Subjectivity and the Economic Inequality Conundrum: Considering the American Case
Operant Subjectivity , Volume 36 - Issue 3 p. 179- 202
This research takes as its predicate the contradiction between growing survey evidence that Americans are aware of, and bothered by, increasing economic inequality, on the one hand, and popular support at the ballot box for policies and politicians who exacerbate that inequality, on the other. Polls show lopsided majorities voicing discontent at the fact that the wealthiest 1% of U.S. households now accounts for more than one- fifth of the total annual national income. No matter what distributional metric is utilized, one bottom-line fact is beyond dispute: over the past 30 years, the (very) rich have gotten richer—at rates unprecedented since the Gilded Age—while median household income has remained stagnant since the 1970s and actually fallen since the 2008 financial crisis.
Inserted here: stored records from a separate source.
Context: an optimization exercise on an open-source flow, tuned for a short achievable clock period, few clock cycles per item and low power. The choices shown serve that exercise and are no tape-out recipe. Function was checked by simulation only, so behaviour that the tests miss may differ from the original.

File: design/flow/config.mk
export PLATFORM = sky130hd
export DESIGN_NAME = exec_stage
export DESIGN_NICKNAME = exec_stage
export VERILOG_FILES = /design/flow/design.v
export SDC_FILE = /design/flow/constraint.sdc
export NUM_CORES = 4
export LEC_CHECK = 0
export CAP_MARGIN = 20
export CORE_MARGIN = 2
export CORE_UTILIZATION = 40
export SLEW_MARGIN = 20
File: design/flow/design.v
package arm_pkg;
    typedef enum logic [3:0] {
        OP_AND  = 4'h0,
        OP_EOR  = 4'h1,
        OP_SUB  = 4'h2,
        OP_RSB  = 4'h3,
        OP_ADD  = 4'h4,
        OP_ADC  = 4'h5,
        OP_SBC  = 4'h6,
        OP_ORR  = 4'h7,
        OP_MOV  = 4'h8,
        OP_MVN  = 4'h9,
        OP_BIC  = 4'hA,
        OP_CMP  = 4'hB,
        OP_CMN  = 4'hC,
        OP_TST  = 4'hD,
        OP_MUL  = 4'hE,
        OP_UDIV = 4'hF
    } opcode_e;
    localparam int NZCV_N = 3;
    localparam int NZCV_Z = 2;
    localparam int NZCV_C = 1;
    localparam int NZCV_V = 0;
    typedef enum logic {
        ST_IDLE = 1'b0,
        ST_DIV  = 1'b1
    } state_e;
endpackage
This is an optimization exercise on Yosys and OpenROAD, whose aim is small area and a short achievable clock period, not a production implementation. Function not checked in this run: the RTL went through the layout flow alone.

## flow/design.v

```verilog
package cdma_img_fifo_128x11_pkg;
  localparam int DEPTH  = 128;
  localparam int WIDTH  = 11;
  localparam int ADDR_W = 7;
  localparam int CNT_W  = 8;
  typedef logic [ADDR_W-1:0] addr_t;
  typedef logic [CNT_W-1:0]  cnt_t;
  typedef logic [WIDTH-1:0]  data_t;
  localparam cnt_t FULL_CNT = 8'd128;
  function automatic [CNT_W-1:0] cnt_update(input [CNT_W-1:0] cnt, input inc, input dec);
    cnt_update = cnt + {{(CNT_W-1){1'b0}}, inc} - {{(CNT_W-1){1'b0}}, dec};
  endfunction
  function automatic [ADDR_W-1:0] addr_inc(input [ADDR_W-1:0] adr);
    addr_inc = adr + {{(ADDR_W-1){1'b0}}, 1'b1};
  endfunction
endpackage
module ram_128x11
(
  input  logic        clk,
  input  logic [7:0]  wlo,
  input  logic [15:0] whi,
  input  logic        we,
  input  logic [10:0] di,
  input  logic [7:0]  rlo,
  input  logic [15:0] rhi,
  output logic [10:0] q
);
  logic [10:0] mem_r [128];
  logic [10:0] grp_s [16];
  always_ff @(posedge clk) begin
    for (int k = 0; k < 128; k++) begin
      if (we & whi[k/8] & wlo[k%8]) begin
        mem_r[k] <= di;
      end
    end
  end
  always_comb begin
    for (int j = 0; j < 16; j++) begin
      grp_s[j] = '0;
      for (int i = 0; i < 8; i++) begin
        grp_s[j] = grp_s[j] | (mem_r[8*j+i] & {11{rlo[i]}});
      end
    end
    q = '0;
    for (int j = 0; j < 16; j++) begin
      q = q | (grp_s[j] & {11{rhi[j]}});
    end
  end
endmodule
module cdma_img_fifo_128x11
(
  input  logic             clk,
  input  logic             reset,
  input  logic             wr_req,
  output logic             wr_ready,
  input  logic [cdma_img_fifo_128x11_pkg::WIDTH-1:0] wr_data,
  output logic             rd_req,
  input  logic             rd_ready,
  output logic [cdma_img_fifo_128x11_pkg::WIDTH-1:0] rd_data,
  input  logic [31:0]      pwrbus_ram_pd
);
  logic  wr_req_in_r;
  cdma_img_fifo_128x11_pkg::data_t wr_data_in_r;
  logic  wr_busy_in_r;
  logic  wr_ready_r;
  logic  wr_full_r;
  cdma_img_fifo_128x11_pkg::cnt_t  wr_count_r;
  logic [7:0]  wr_lo_r;
  logic [15:0] wr_hi_r;
  logic  wr_popping_r;
  logic  rd_pushing_r;
  cdma_img_fifo_128x11_pkg::cnt_t  rd_count_r;
  logic [7:0]  rd_lo_r;
  logic [15:0] rd_hi_r;
  logic  rd_req_p_r;
  logic  rd_req_int_r;
  cdma_img_fifo_128x11_pkg::data_t rd_data_r;
  cdma_img_fifo_128x11_pkg::data_t ram_q_s;
  logic  wr_accept_s;
  logic  wr_reserving_s;
  cdma_img_fifo_128x11_pkg::cnt_t  wr_count_next_s;
  logic  wr_full_next_s;
  logic  wr_req_in_next_s;
  logic  wr_busy_in_next_s;
  logic  rd_popping_s;
  cdma_img_fifo_128x11_pkg::cnt_t  rd_count_next_s;
  logic  rd_req_p_next_s;
  logic  rd_req_int_next_s;
  always_comb begin
    wr_accept_s       = wr_req & ~wr_busy_in_r;
    wr_reserving_s    = wr_req_in_r & ~wr_full_r;
    wr_count_next_s   = cdma_img_fifo_128x11_pkg::cnt_update(wr_count_r, wr_reserving_s, wr_popping_r);
    wr_full_next_s    = (wr_count_next_s == cdma_img_fifo_128x11_pkg::FULL_CNT);
    wr_req_in_next_s  = wr_accept_s | (wr_req_in_r & ~wr_reserving_s);
    wr_busy_in_next_s = wr_req_in_next_s & wr_full_next_s;
  end
  always_ff @(posedge clk) begin
    if (reset) begin
      wr_req_in_r  <= 1'b0;
      wr_busy_in_r <= 1'b0;
      wr_ready_r   <= 1'b1;
      wr_full_r    <= 1'b0;
      wr_count_r   <= 8'd0;
      wr_lo_r      <= 8'd1;
      wr_hi_r      <= 16'd1;
      wr_popping_r <= 1'b0;
    end else begin
      wr_req_in_r  <= wr_req_in_next_s;
      wr_busy_in_r <= wr_busy_in_next_s;
      wr_ready_r   <= ~wr_busy_in_next_s;
      wr_full_r    <= wr_full_next_s;
      wr_count_r   <= wr_count_next_s;
      if (wr_reserving_s) begin
        wr_lo_r <= {wr_lo_r[6:0], wr_lo_r[7]};
        if (wr_lo_r[7]) wr_hi_r <= {wr_hi_r[14:0], wr_hi_r[15]};
      end
      wr_popping_r <= rd_popping_s;
    end
  end
  always_ff @(posedge clk) begin
    if (wr_accept_s) begin
      wr_data_in_r <= wr_data;
    end
  end
  always_comb begin
    rd_popping_s      = rd_req_p_r & (~rd_req_int_r | rd_ready);
    rd_count_next_s   = cdma_img_fifo_128x11_pkg::cnt_update(rd_count_r, rd_pushing_r, rd_popping_s);
    rd_req_p_next_s   = (rd_count_next_s != 8'd0);
    rd_req_int_next_s = rd_popping_s | (rd_req_int_r & ~rd_ready);
  end
  always_ff @(posedge clk) begin
    if (reset) begin
      rd_pushing_r <= 1'b0;
      rd_count_r   <= 8'd0;
      rd_lo_r      <= 8'd1;
      rd_hi_r      <= 16'd1;
      rd_req_p_r   <= 1'b0;
      rd_req_int_r <= 1'b0;
    end else begin
      rd_pushing_r <= wr_reserving_s;
      rd_count_r   <= rd_count_next_s;
      if (rd_popping_s) begin
        rd_lo_r <= {rd_lo_r[6:0], rd_lo_r[7]};
        if (rd_lo_r[7]) rd_hi_r <= {rd_hi_r[14:0], rd_hi_r[15]};
      end
      rd_req_p_r   <= rd_req_p_next_s;
      rd_req_int_r <= rd_req_int_next_s;
    end
  end
  ram_128x11 u_ram (
    .clk  (clk),
    .wlo  (wr_lo_r),
    .whi  (wr_hi_r),
    .we   (wr_reserving_s),
    .di   (wr_data_in_r),
    .rlo  (rd_lo_r),
    .rhi  (rd_hi_r),
    .q    (ram_q_s)
  );
  always_ff @(posedge clk) begin
    if (rd_popping_s) begin
      rd_data_r <= ram_q_s;
    end
  end
  assign wr_ready = wr_ready_r;
  assign rd_req   = rd_req_int_r;
  assign rd_data  = rd_data_r;
endmodule
```

## flow/run.sh

```bash
#!/bin/bash
# synth_recipe.tcl (not shown) runs the flow's synth.tcl, then flattens the netlist and writes it again
# the make line also repeats each setting of config.mk as NAME=value (left out here)
make -C /OpenROAD-flow-scripts/flow DESIGN_CONFIG=/design/flow/config.mk WORK_HOME=/design/flow/orfs CLKGATE_MAP_FILE= SYNTH_SCRIPT=/design/flow/synth_recipe.tcl finish
```

## flow/config.mk

```make
export PLATFORM = sky130hd
export DESIGN_NAME = cdma_img_fifo_128x11
export DESIGN_NICKNAME = cdma_img_fifo_128x11
export VERILOG_FILES = /design/flow/design.v
export SDC_FILE = /design/flow/constraint.sdc
export NUM_CORES = 4
export LEC_CHECK = 0
export CAP_MARGIN = 20
export CORE_MARGIN = 2
export CORE_UTILIZATION = 40
export SLEW_MARGIN = 20
```

## flow/constraint.sdc

```tcl
create_clock -name core_clock -period 4.2 [get_ports {clk}]
set_input_delay 0.8400 -clock core_clock [delete_from_list [all_inputs] [get_ports {clk}]]
set_output_delay 0.8400 -clock core_clock [all_outputs]
set_load 0.01 [all_outputs]
```

==> results.txt <==
==> layout make-up <==
class                           instances  area [um^2]
Antenna cell                            3         7.51
Clock buffer                          200         4020
Clock inverter                         76          718
Fill cell                           11590        75000
Inverter                               39          146
Multi-Input combinational cell       1337         9340
Sequential cell                      1502        44400
Tap cell                             1794         2240
Timing Repair Buffer                  106         1100
==> worst min path at each step <==
stage | from | end | slack, ps | cells past startpoint
2_1_floorplan | rd_req_p_r | rd_req_int_r | 430 | 2
3_3_place_gp | rd_req_p_r | rd_req_int_r | 480 | 2
3_5_place_dp | rd_req_p_r | rd_req_int_r | 480 | 2
4_1_cts | rd_req_p_r | rd_req_int_r | 490 | 2
5_1_grt | rd_req_p_r | rd_req_int_r | 500 | 2
6_report | rd_req_p_r | rd_req_int_r | 480 | 2
==> report_power, final <==
part / switching, uW / total, uW / internal [uW]
sequential: 159 / 16700 / 16500
clock: 5640 / 13000 / 7340
combinational: 1200 / 1810 / 616
==> kinds of logic (layout without fill, tap and decap cells) <==
logic type,Yosys count,after routing,share of synthesized area (%)
compound gates,870,870,11.9
xor+xnor,11,11,0.175
fa+ha+maj,18,18,0.437
buf+inv,249,421,2.26
flops,1502,1502,80.8
other cells,0,3,0
simple gates,438,438,4.50
==> state kept, by name (all words and copies together) (netlist names), 8 cells and up <==
| register | flops |
|---|---|
| wr_lo_r | 8 |
| rd_hi_r | 16 |
| rd_lo_r | 8 |
| u_ram.mem_r | 1408 |
| rd_data_r | 11 |
| wr_data_in_r | 11 |
| rd_count_r | 8 |
| wr_hi_r | 16 |
| wr_count_r | 8 |
==> per-stage QoR <==
| step | std cells | hold WS, ps | utilization (%) | cell area [um^2] |
|---|---|---|---|---|
| final | 5057 | 478 | 45.3 | 62000 |
| after detailed placement | 4777 | 478 | 41.8 | 57200 |
| after global routing | 5054 | 496 | 45.3 | 62000 |
| after CTS | 5053 | 489 | 45.2 | 62000 |
| after floorplan | 3088 | 435 | - | 55000 |
| after global placement | 4777 | 477 | 41.8 | 57200 |
==> synthesized netlist by cell type, drive strengths merged, types with 16 or more instances <==
library cell / instances
nand2: 96
a221oi: 44
nand4: 187
a21oi: 54
dfxtp: 72
a22oi: 704
inv: 38
buf: 114
a22o: 44
edfxtp: 1430
clkbuf: 96
ha: 16
and3: 115
==> metal layers <==
metal / global-route usage, % / vias to the layer above / part of all wire [%]
met1: 29.8 / 16142 / 42
li1: - / 13026 / -
met5: 0 / - / 0.015
met3: 4.08 / 222 / 8.5
met2: 33.3 / 1519 / 47
met4: 6.68 / 4 / 2.6
==> worst register-to-register path, cell delays in order, from the launching register on <==
cell,delay [ps]
dfxtp_1,330
nor2b_4,160
clkinv_1,250
ha_1,360
inv_1,50
ha_1,190
inv_1,70
fa_1,420
nor2b_1,130
o21a_1,160
o21a_1,160
o2111ai_1,140
and4bb_4,380
nor2b_1,120
==> results.cfg <==
[place]
place_ws_ps = 592
globalplace.congestion = 0.855
dp_hpwl_mm = 83.8
numPortBuffers = 27

[cts]
htree_levels = 4
cts.clk_slew.worst_paths_ps = 50
numCtsBuffers = 150
clock_sink_count = 1502
hold_buffers = 0
tritoncts = built
cts_setup_buffers = 0
clockRootBuffer = clkbuf_16
clock_latency_ps = 790
clockBufferDepth = 3
cts_resized = 0

[sta]
finalHoldViolCount = 0
tns_ps = 0
min_period_over_period_pct = 71.3
setup_viol = 0
slew_headroom_pct = 24.5
worst_pin_slew_ps = 1130
post-route-min-period_ps = 3000
fin_ws_ps = 1200
grt_setup_unrepaired = false
skew_ps = 27.0
fmax_mhz = 334
slew_viol_final = 0

[setup_path]
crit_arrival_ps = 3700
path_buf_inv = 3
required_ps = 4900
worstPathMaxFanout = 10
crit_family = adder cells
path_class = reg -> reg
crit_cells = 13
worst_r2r_endpoint = wr_full_r
r2r-start = wr_req_in_r
r2r_cells = 13
critPathMaxStageDelay_ps = 420
r2r_slack_ps = 1200
endpoint = wr_full_r
crit_chain = nor2b_4, clkinv_1, ha_1, inv_1, ha_1, inv_1, fa_1, nor2b_1, o21a_1, o21a_1, o2111ai_1, and4bb_4, nor2b_1
worstSetupStartpoint = wr_req_in_r
endpoint_kind = flop
startpoint_type = flop
slowest_stage = fa_1

[cells_and_area]
drive_gt1_share_pct = 9.42
syn_to_final_growth_pct = 12.8
final_common_cell = edfxtp_1
layout_common_cells = edfxtp_1 (1,430), a22oi_1 (701), nand4_1 (187)
finalNetCount = 3201

[power_and_ir_drop]
powerDensity_nw_per_um2 = 508
p_leak_uw = 0.0192
vdd_ir_drop_max_v = 0.000443
total_power_uw = 31500

[die]
pin_count = 60
start_util_pct = 40.1
rows = 136
die_y_um = 375
die_width_um = 375
dieArea_um2 = 140000
core_um2 = 137000

[synth]
synth_nets = 3153
yosys_most_used_dff = edfxtp_1
ys_top_cells_by_area = edfxtp_1 (78%), a22oi_1 (9.6%), dfxtp_1 (2.6%)
synth.top_cell.area_share_pct = 78.1
synth.avg_cell_area_um2 = 17.8
synth_top_area_cell = edfxtp_1
yosysUniqueCellTypes = 46
synth_cells = 3088
yosys_warnings = 4
synth_edf_count = 1430
async_reset_ff_share_pct = 0
ys_seq_area_share_pct = 80.8
ys_ff_latch = 1502
netlist_area_um2 = 55000

[global_routing]
gr-usage-all-layers_pct = 21.2
grt_max_degree = 129
overflow = 0
grt_pass1_wl_mm = 216
antenna_found_initial = 5
grt_pass1_vias = 29265

[routing]
drt_wl_total_mm = 151
vias = 30913
drc = 0
wl_per_cell_um = 29.9
routed_via_density = 6.11
postRouteAntennaNets = 0
dr.first_iter.drc_count = 3996
dr.pass1.iters = 6

[run]
drv_cap = 0

[hold_path]
hp-class = reg -> reg

[run_status]
status = finished clean

## static timing again, ports no longer ideal
The results above use ideal ports. As a check the final layout listed here was re-extracted and re-timed, cells and wires unchanged. Step 1, drivers: a clkbuf_16 drives clk and a buf_2 each remaining input, both assumed. Step 2 moves the port delays by t, midway between the first and last clock arrival at a register: inputs arrive t later, outputs are due t later. That takes back most of the time a late clock gives input paths. a / b / c = ideal ports / drivers / drivers and shift; a / b = the first two.
t (ns): 0.855
setup WS [ns]: 1.204 / 1.204 / 0.575
worst setup path after step 2: input to register
worst slew at a driven data input, ns: 0.04
pins driven straight from the clock port: 1
After both steps setup and hold are still met in this run. The setup slack of this run moves by 0.000 ns with the drivers and by -0.629 ns with both steps.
While survey data have steadily grown to document the mass public’s dissatisfaction with this state of affairs, federal and state electoral outcomes (in 2010 and thereafter), along with fiscal policymaking traceable to such cases of collective choice, reveal a different picture. If majorities of American voters recognize and detest the dimensions of cumulative economic inequality, why does this not translate into perceptible policy-driven behavior at the ballot box? In this research we report a pair of Q studies that, we argue, can contribute to a freshened methodological perspective on this conundrum. When the issue of economic inequality is investigated from an intensive, Q-methodological standpoint that abandons the constricting logic and dictates of the large-sample survey, what we find is a more compelling yet complex and ambivalent understanding of inequality than has heretofore emerged from large-sample surveys seeking to calibrate public sentiment toward economic opportunity, fairness and inequality in contemporary America. A concluding discussion underscores the implications of these findings—and the methodological alteration underpinning them—for “real-world” policymaking and for public opinion research addressing heightened inequality in the American economy.